Recommended Dosage of Potassium

The minimum Recommended Dosage Allowance of Potassium are :-

  • Adult – 2000 mg.
  • Children – 1500 mg.

Deficiency Symptoms of Potassium

Heart arrhythmias, shortness of breath, weakness in muscles, poor digestion and utilization. Slowed growth, paralysis, sterility, mental apathy and confusion, kidney damage. Dry skin, acne, chills, insomnia, decreased reflex response, glucose intolerance. Potassium deficiency can occur with chronic diarrhea, vomiting, diabetic acidosis, kidney disease, or prolonged use of laxatives or diuretics.

Toxicity: Excess intake of potassium can cause high concentration of the element in blood, disturbances in heart and kidney function, and alterations in fluid balance. Fatalities may result when high levels of potassium in the bloodstream cause heart attacks.

Rich Food Sources of Potassium

All fruits and vegetables, especially dark green leafy ones. Kelp, dulse, seeds, figs, celery, mushrooms, dried fruits, potatoes, avocados, broccoli, legumes, papaya, raisins, brown rice, Brussels sprouts, bananas, and watermelon.

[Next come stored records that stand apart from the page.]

===== src/rtl/mem_fifo_pkg.sv =====
// Shared defaults and width helpers for the 1R1W memory FIFO controller.
package mem_fifo_pkg;

  localparam int DEPTH_DEFAULT = 32;
  localparam int WIDTH_DEFAULT = 64;

  // Address width needed to index a memory of the given depth.
  function automatic int addr_w(input int depth);
    return $clog2(depth);
  endfunction

  // Level width: holds 0..depth+2 (memory plus in-flight read plus 2-entry buffer).
  function automatic int lvl_w(input int depth);
    return $clog2(depth + 3);
  endfunction

endpackage


===== src/rtl/fifo_prefetch_buf.sv =====
// Two-entry first-word-fall-through buffer that absorbs the memory read latency.
module fifo_prefetch_buf
  import mem_fifo_pkg::*;
#(
  parameter int WIDTH = WIDTH_DEFAULT
) (
  input  logic             clk,
  input  logic             rst_n,
  input  logic             clr,
  input  logic             cap_en,
  input  logic [WIDTH-1:0] cap_data,
  input  logic             pop,
  output logic [1:0]       buf_cnt,
  output logic [WIDTH-1:0] head_data
);

  logic [WIDTH-1:0] ent_q [2];
  logic [WIDTH-1:0] ent_d [2];
  logic             head_q, head_d;
  logic [1:0]       cnt_q, cnt_d;
  logic             tail;

  // Next state: capture into the tail slot, advance head on pop; clear wins over both.
  always_comb begin
    ent_d  = ent_q;
    head_d = head_q;
    cnt_d  = cnt_q;
    tail   = head_q ^ cnt_q[0];
    if (clr) begin
      head_d = 1'b0;
      cnt_d  = 2'd0;
    end else begin
      if (cap_en) ent_d[tail] = cap_data;
      head_d = head_q ^ pop;
      cnt_d  = cnt_q + {1'b0, cap_en} - {1'b0, pop};
    end
  end

  // State registers with asynchronous clear.
  always_ff @(posedge clk or negedge rst_n) begin
    if (!rst_n) begin
      for (int i = 0; i < 2; i++) ent_q[i] <= '0;
      head_q <= 1'b0;
      cnt_q  <= 2'd0;
    end else begin
      for (int i = 0; i < 2; i++) ent_q[i] <= ent_d[i];
      head_q <= head_d;
      cnt_q  <= cnt_d;
    end
  end

  assign buf_cnt   = cnt_q;
  assign head_data = ent_q[head_q];

  a_buf_cnt_max: assert property (@(posedge clk) disable iff (!rst_n) cnt_q <= 2'd2);

endmodule


===== src/rtl/mem_1r1w_fifo_ctrl.sv =====
// FIFO controller around an external 1R1W sync-read memory, FWFT output via prefetch buffer.
module mem_1r1w_fifo_ctrl
  import mem_fifo_pkg::*;
#(
  parameter int DEPTH  = DEPTH_DEFAULT,
  parameter int WIDTH  = WIDTH_DEFAULT,
  parameter int ADDR_W = addr_w(DEPTH),
  parameter int LVL_W  = lvl_w(DEPTH)
) (
  input  logic              clk,
  input  logic              rst_n,
  input  logic              flush,
  input  logic              in_valid,
  output logic              in_ready,
  input  logic [WIDTH-1:0]  in_data,
  output logic              out_valid,
  input  logic              out_ready,
  output logic [WIDTH-1:0]  out_data,
  output logic [LVL_W-1:0]  level,
  output logic [ADDR_W-1:0] W0_addr,
  output logic              W0_en,
  output logic [WIDTH-1:0]  W0_data,
  output logic [ADDR_W-1:0] R0_addr,
  output logic              R0_en,
  input  logic [WIDTH-1:0]  R0_data
);

  localparam int CNT_W = ADDR_W + 1;
  localparam logic [CNT_W-1:0] FULL_CNT = CNT_W'(DEPTH);

  logic [ADDR_W-1:0] wptr_q, wptr_d;
  logic [ADDR_W-1:0] rptr_q, rptr_d;
  logic [CNT_W-1:0]  mem_cnt_q, mem_cnt_d;
  logic              rd_inflight_q, rd_inflight_d;
  logic [1:0]        buf_cnt;
  logic [2:0]        pending;
  logic              push, pop, issue;

  // Handshakes and read issue; in_ready is held low while reset is asserted.
  always_comb begin
    in_ready  = rst_n & (mem_cnt_q != FULL_CNT) & ~flush;
    push      = in_valid & in_ready;
    out_valid = (buf_cnt != 2'd0);
    pop       = out_valid & out_ready & ~flush;
    pending   = 3'(buf_cnt) + 3'(rd_inflight_q);
    // Issue only if the returning word will have a buffer slot (pop frees one this cycle).
    issue     = (mem_cnt_q != '0) & (pending < (3'd2 + 3'(pop))) & ~flush;
  end

  // Pointer and count next state; flush clears everything.
  always_comb begin
    wptr_d        = wptr_q + ADDR_W'(push);
    rptr_d        = rptr_q + ADDR_W'(issue);
    mem_cnt_d     = mem_cnt_q + CNT_W'(push) - CNT_W'(issue);
    rd_inflight_d = issue;
    if (flush) begin
      wptr_d        = '0;
      rptr_d        = '0;
      mem_cnt_d     = '0;
      rd_inflight_d = 1'b0;
    end
  end

  // Control state registers.
  always_ff @(posedge clk or negedge rst_n) begin
    if (!rst_n) begin
      wptr_q        <= '0;
      rptr_q        <= '0;
      mem_cnt_q     <= '0;
      rd_inflight_q <= 1'b0;
    end else begin
      wptr_q        <= wptr_d;
      rptr_q        <= rptr_d;
      mem_cnt_q     <= mem_cnt_d;
      rd_inflight_q <= rd_inflight_d;
    end
  end

  assign W0_en   = push;
  assign W0_addr = wptr_q;
  assign W0_data = in_data;
  assign R0_en   = issue;
  assign R0_addr = rptr_q;

  // Level is derived from registered state only.
  assign level = LVL_W'(mem_cnt_q) + LVL_W'(rd_inflight_q) + LVL_W'(buf_cnt);

  // A read returning during flush is dropped by the buffer clear.
  fifo_prefetch_buf #(.WIDTH(WIDTH)) u_buf (
    .clk       (clk),
    .rst_n     (rst_n),
    .clr       (flush),
    .cap_en    (rd_inflight_q),
    .cap_data  (R0_data),
    .pop       (pop),
    .buf_cnt   (buf_cnt),
    .head_data (out_data)
  );

  a_mem_cnt_max: assert property (@(posedge clk) disable iff (!rst_n) mem_cnt_q <= FULL_CNT);

endmodule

Toxic sources: Prescription drugs, especially some diuretics, can cause excessive potassium loss from the body. Also, chronic diarrhea and diabetic acidosis.

Note: Excess Vitamin D can contribute to potassium loss and the suppression of thyroid function. Same with PABA supplementation. Also, potassium deficiency (or loss) is also affected by magnesium, zinc, and iron deficiency.